If the line card status is anything other than IOS RUN, or the RP is neither the active Master/Primary or the Slave/Secondary, this means that there is a problem and the card has not fully loaded correctly. Before you replace the card, Cisco recommends these steps to fix the issue:

  1. Use the Software Advisor tool (registered customers only) to determine if the new card is supported in your current Cisco IOS software version. If the line card is supported, then configure the service upgrade all command, save the configuration with the copy run start command and power-cycle the router. Sometimes a reload is not sufficient, but a power-cycle will fix the problem.

    If the new card is not supported in your current Cisco IOS software version, verify that you have enough route memory installed on the line card before you upgrade the Cisco IOS software version. For Cisco IOS Software Release 12.0(21)S, 256 MB of route memory is required, especially if Border Gateway Protocol (BGP) is configured with many peers and many routes.

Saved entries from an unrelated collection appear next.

<file path="config.mk">
export PLATFORM = sky130hd
export DESIGN_NAME = collatz
export DESIGN_NICKNAME = collatz
export VERILOG_FILES = /design/flow/design.v
export SDC_FILE = /design/flow/constraint.sdc
export NUM_CORES = 4
export LEC_CHECK = 1
export CORE_AREA = 10 10 87 87
export DIE_AREA = 0 0 97 97
</file>
<file path="run.sh">
#!/bin/bash
# OpenROAD 26Q1-2900-gdf79404cd8, Yosys 0.63+post, stock flow scripts
make -C /OpenROAD-flow-scripts/flow DESIGN_CONFIG=/design/flow/config.mk WORK_HOME=/design/flow/orfs finish
</file>
<file path="constraint.sdc">
current_design collatz

set clk_period 3.7
set clk_io_pct 0.2

create_clock -name clk0 -period $clk_period [get_ports {clk}]

set non_clock_inputs [all_inputs -no_clocks]
set_input_delay [expr $clk_period * $clk_io_pct] -clock clk0 $non_clock_inputs
set_output_delay [expr $clk_period * $clk_io_pct] -clock clk0 [all_outputs]
</file>
<file path="design.v">
`timescale 1ns / 1ps
module collatz(clk, arst, en, out);
	parameter N = 6;	 
	parameter C = 8; 	 
	parameter O = 14;	 
	input clk, arst, en;	
	output [O-1:0] out;
	reg [O-1:0] number;
	assign out = number;
	always @(posedge clk or posedge arst) begin
		if (arst == 1'b1) begin
			number <= N;
		end	
		else if (en) begin
			if (number[0] == 1'b1) begin 	 
				number <= 3 * number + 1;
			end	
			else begin							 
				number <= number >> 1;		 
			end	
			if (number == 1)
				number <= number;
		end
	end	
endmodule
module collatz_top(CLK1, arst, seg, an, Led);
	parameter N = 7;
	parameter W = 4;
	parameter S = 8;
	parameter H = 14;
	parameter CL = 6;		 
	input CLK1, arst;
	output [0:N-1] seg;
	output [W-1:0] an;
	output [S-1:0] Led;
	wire [15:0] text;
	wire one_sec;
	wire [S-1:0] num_sel;
	wire [H-1:0] bin_text;
	assign Led = (bin_text == 14'b1) ? Led : num_sel;
	one_second ONE (.CLK1(CLK1), .arst(arst), .one_sec_clock(one_sec));
	counter #(S) CNT (.clk(CLK1), .arst(arst), .en(one_sec), .q(num_sel));
	collatz #(.N(CL)) CALC (.clk(CLK1), .arst(arst), .en(one_sec), .out(bin_text));
	bin2bcd #(H, W) BCD (.in(bin_text), .ones(text[3:0]), .tens(text[7:4]), .hundreds(text[11:8]), .thousands(text[15:12]));
	display T (.text(text), .clk(CLK1), .arst(arst), .seg(seg), .an(an));
endmodule
</file>
==> results.json <==
{
  "grt_max_degree": 20,
  "rrSetupSlack_ns": 1.06,
  "crit_fanout": 19,
  "clkTransAtPathRegs_ns": 0.06,
  "fp.dieH_um": 97,
  "dp_slack_ns": 1.10,
  "htreeDepth": 1,
  "syn_area_mm2": 0.00131,
  "edf_count": 0,
  "grt-busiest-layer": "met2",
  "async_reset_ff_share_pct": 100,
  "use_met1_pct": 9.19,
  "routed_via_density": 4.67,
  "chipArea_mm2": 0.00941,
  "synth_cell_types": 34,
  "gr-usage-met2_pct": 9.71,
  "ant_nets": 0,
  "drtPass1Iterations": 4,
  "slew_viol_final": 0,
  "path_cells": "inv_1, ha_1, nor2b_4, o2111a_1, o311ai_2, a21oi_1, o21a_1, o32ai_1",
  "grt_use_met3_pct": 2.29,
  "crit_family": "AND-OR/OR-AND gates",
  "clock_skew_ns": 0.00195,
  "combGateArea_um2": 878,
  "setup_viol": 0,
  "drt_iter0_drc": 89,
  "clock.fmax_mhz": 380,
  "warnings": 32,
  "path_buffers": 1,
  "cts_resized": 0,
  "largest-register": "number",
  "cts_tree": "done",
  "cts_sinks": 14,
  "grt_pass1_wl_um": 5350,
  "finalSetupTns_ns": 0,
  "ys.warnings.count": 1,
  "p_per_area_mw_per_mm2": 1020,
  "globalplace.congestion": 0.882,
  "clk_latency_ns": 0.24,
  "hpwl_um": 2440,
  "cts-hold-fix-buffers": 0,
  "worst_pin_slew_ns": 0.593,
  "coreArea_mm2": 0.00564,
  "grt_usage_pct": 6.53,
  "critPathMaxStageDelay_ns": 0.72,
  "grt_overflow": 0,
  "drt_wl_total_um": 3100,
  "required_ns": 3.85,
  "finish.utilization_pct": 28.4,
  "cts-root-buf": "clkbuf_8",
  "finalCriticalPeriod_ns": 2.64,
  "path_class": "flip-flop to flip-flop",
  "cp_data_arrival_time_ns": 2.78,
  "holdWs_ns": 0.514,
  "rows": 27,
  "ys_seq_elements": 14,
  "flop_cell": "dfrtp_1",
  "fillers": 591,
  "die_w_um": 97,
  "setup_slack_ns": 1.06,
  "top_cell": "ha_1",
  "numPortBuffers": 16,
  "syn_avg_cell_area_um2": 8.37,
  "final_hold_viol_count": 0,
  "startpoint_type": "flip-flop",
  "fp_util_pct": 23.3,
  "topCellsByArea": "dfrtp_1 (23%), ha_1 (19%), o21ai_0 (6.5%)",
  "io_pins": 17,
  "yosysSeqAreaShare_pct": 26.9,
  "drive_above_1_share_pct": 5.17,
  "slowest_stage": "dfrtp_1",
  "vias": 1148,
  "peakVddDrop_v": 0.000272,
  "common_cells": "ha_1 (20), o21ai_0 (17), inv_1 (16), nand2_1 (14), a21oi_1 (13)",
  "synth_top_area_share_pct": 22.9,
  "worst_setup_path_end_kind": "flip-flop",
  "maxCapViolations": 0,
  "grt_pass1_vias": 1062,
  "rsz0062_at_grt": "no",
  "areaGrowthSynthToFinish_pct": 22.1,
  "largest_area_cell": "dfrtp_1",
  "p_leak_nw": 0.699,
  "holdCritPathClass": "flip-flop to flip-flop",
  "ff_latch_area_um2": 353,
  "clock_path_buffers": 2,
  "antenna_found_initial": 0,
  "slew_headroom_pct": 60.4,
  "timing.final.crit_share_pct": 71.2,
  "drcViolationCount": 0,
  "netlist_instances": 157,
  "largest_reg_flops": 13,
  "largestRegisters": "number: 13 flops",
  "cts_setup_buffers": 0,
  "ys_cells": 157,
  "ys_chip_area_mm2": 0.00131,
  "status": "complete, no violations",
  "antennaDiodeCount": 0,
  "wire_per_inst_um": 12.6,
  "numCtsBuffers": 3
}
==> metrics by stage <==
step                      area (um2)  total power, mW  instances
final                           1600             1.64        246
after global placement          1550             1.49        242
after floorplan                 1310             1.15        157
after CTS                       1600             1.65        246
after global routing            1600             1.82        246
after detailed placement        1550             1.49        242
==> layer usage <==
layer  vias up  part of all wire [%]
met2        34                    42
met3         2                   7.6
met1       519                    50
met5         -                     0
li1        593                     -
met4         0                  0.74
==> cells by family (layout without fill, tap and decap cells) <==
logic type | Yosys count | after routing | synth area share, %
fa+ha+maj | 21 | 21 | 20.6
compound gates | 54 | 54 | 25.5
buf+inv | 20 | 37 | 6.29
simple gates | 38 | 38 | 13.9
xor+xnor | 8 | 8 | 5.33
flops | 14 | 14 | 26.9
mux | 2 | 2 | 1.52
==> worst reg2reg max path, cell delays in order (launching register included) <==
cell,delay (ns)
dfrtp_1,0.72
inv_1,0.33
ha_1,0.41
nor2b_4,0.04
o2111a_1,0.25
o311ai_2,0.25
a21oi_1,0.13
o21a_1,0.20
o32ai_1,0.22
==> power breakdown <==
part	switching (mW)	total, mW	internal (mW)
Clock	0.0564	0.151	0.0942
Combinational	0.572	1.14	0.564
Sequential	0.119	0.351	0.232
==> cell usage in the layout (no fill, tap or decap), types with 4 or more instances in the layout <==
master           Yosys  final
a21oi_1             13     13
a22oi_1              4      4
clkbuf_8             0      4
clkdlybuf4s50_1      0     16
dfrtp_1             12     12
ha_1                20     20
inv_1               16     16
nand2_1             14     14
nand3_1              6      6
nor2_1               7      7
o21ai_0             17     17
xnor2_1              6      6
==> layout make-up <==
| class | instances | area share, % |
|---|---|---|
| clock buffers | 4 | 3.43 |
| inverters | 16 | 3.74 |
| multi-input cells | 123 | 54.8 |
| flip-flops and latches | 14 | 22.0 |
| well taps | 72 | 5.62 |
| repair buffers | 17 | 10.5 |
==> final timing paths <==
| check | startpoint | cells after the start | to |
|---|---|---|---|
| hold reg to reg | number[2] | 2 | number[2] |
| min in group asynchronous | arst | 2 | number[10] |
| setup reg to reg | number[0] | 8 | number[13] |
| setup / recovery | number[0] | 8 | number[13] |
| max in group asynchronous | arst | 2 | number[4] |
| hold / removal | number[2] | 2 | number[2] |
No activity file was given, so power comes from the tool's default toggle rates.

    You can also refer to these links for more information:

  2. Verify which stage of booting the line card is stuck. You can issue the show led command in order to see what state the line card is currently in.

    If the output of the show led command shows MEM INIT, then you should re-seat the memory on the line card.

    If the output of the show led command shows MRAM, then the line card is probably not seated properly and you should re-seat it. You also need to check and make sure you have the appropriate number of CSC and SFCs in the chassis in order for the line card to work. Only Engine 0-based line cards work in a quarter bandwidth configuration. All the other line cards need at least four switching fabric cards to run correctly.

    You can always issue the show event-trace slot-state command in order to look at the boot process of the the line card.

These are some tips that can help solve a booting issue on a card:

  • Issue the global configuration microcode reload <slot> command in order to reload the microcode.

  • Issue the hw-module slot <slot> reload command in order to reload the card. This causes the line card to reset and re-download the MBUS and Fabric Downloader software modules before you attempt to re-download the Cisco IOS Line Card software.

  • Issue the upgrade all slot command in order to upgrade the MBUS Agent ROM, the MBUS Agent RAM, and the fabric downloader. Refer to Upgrading Line Card Firmware on a Cisco 12000 Series Internet Router.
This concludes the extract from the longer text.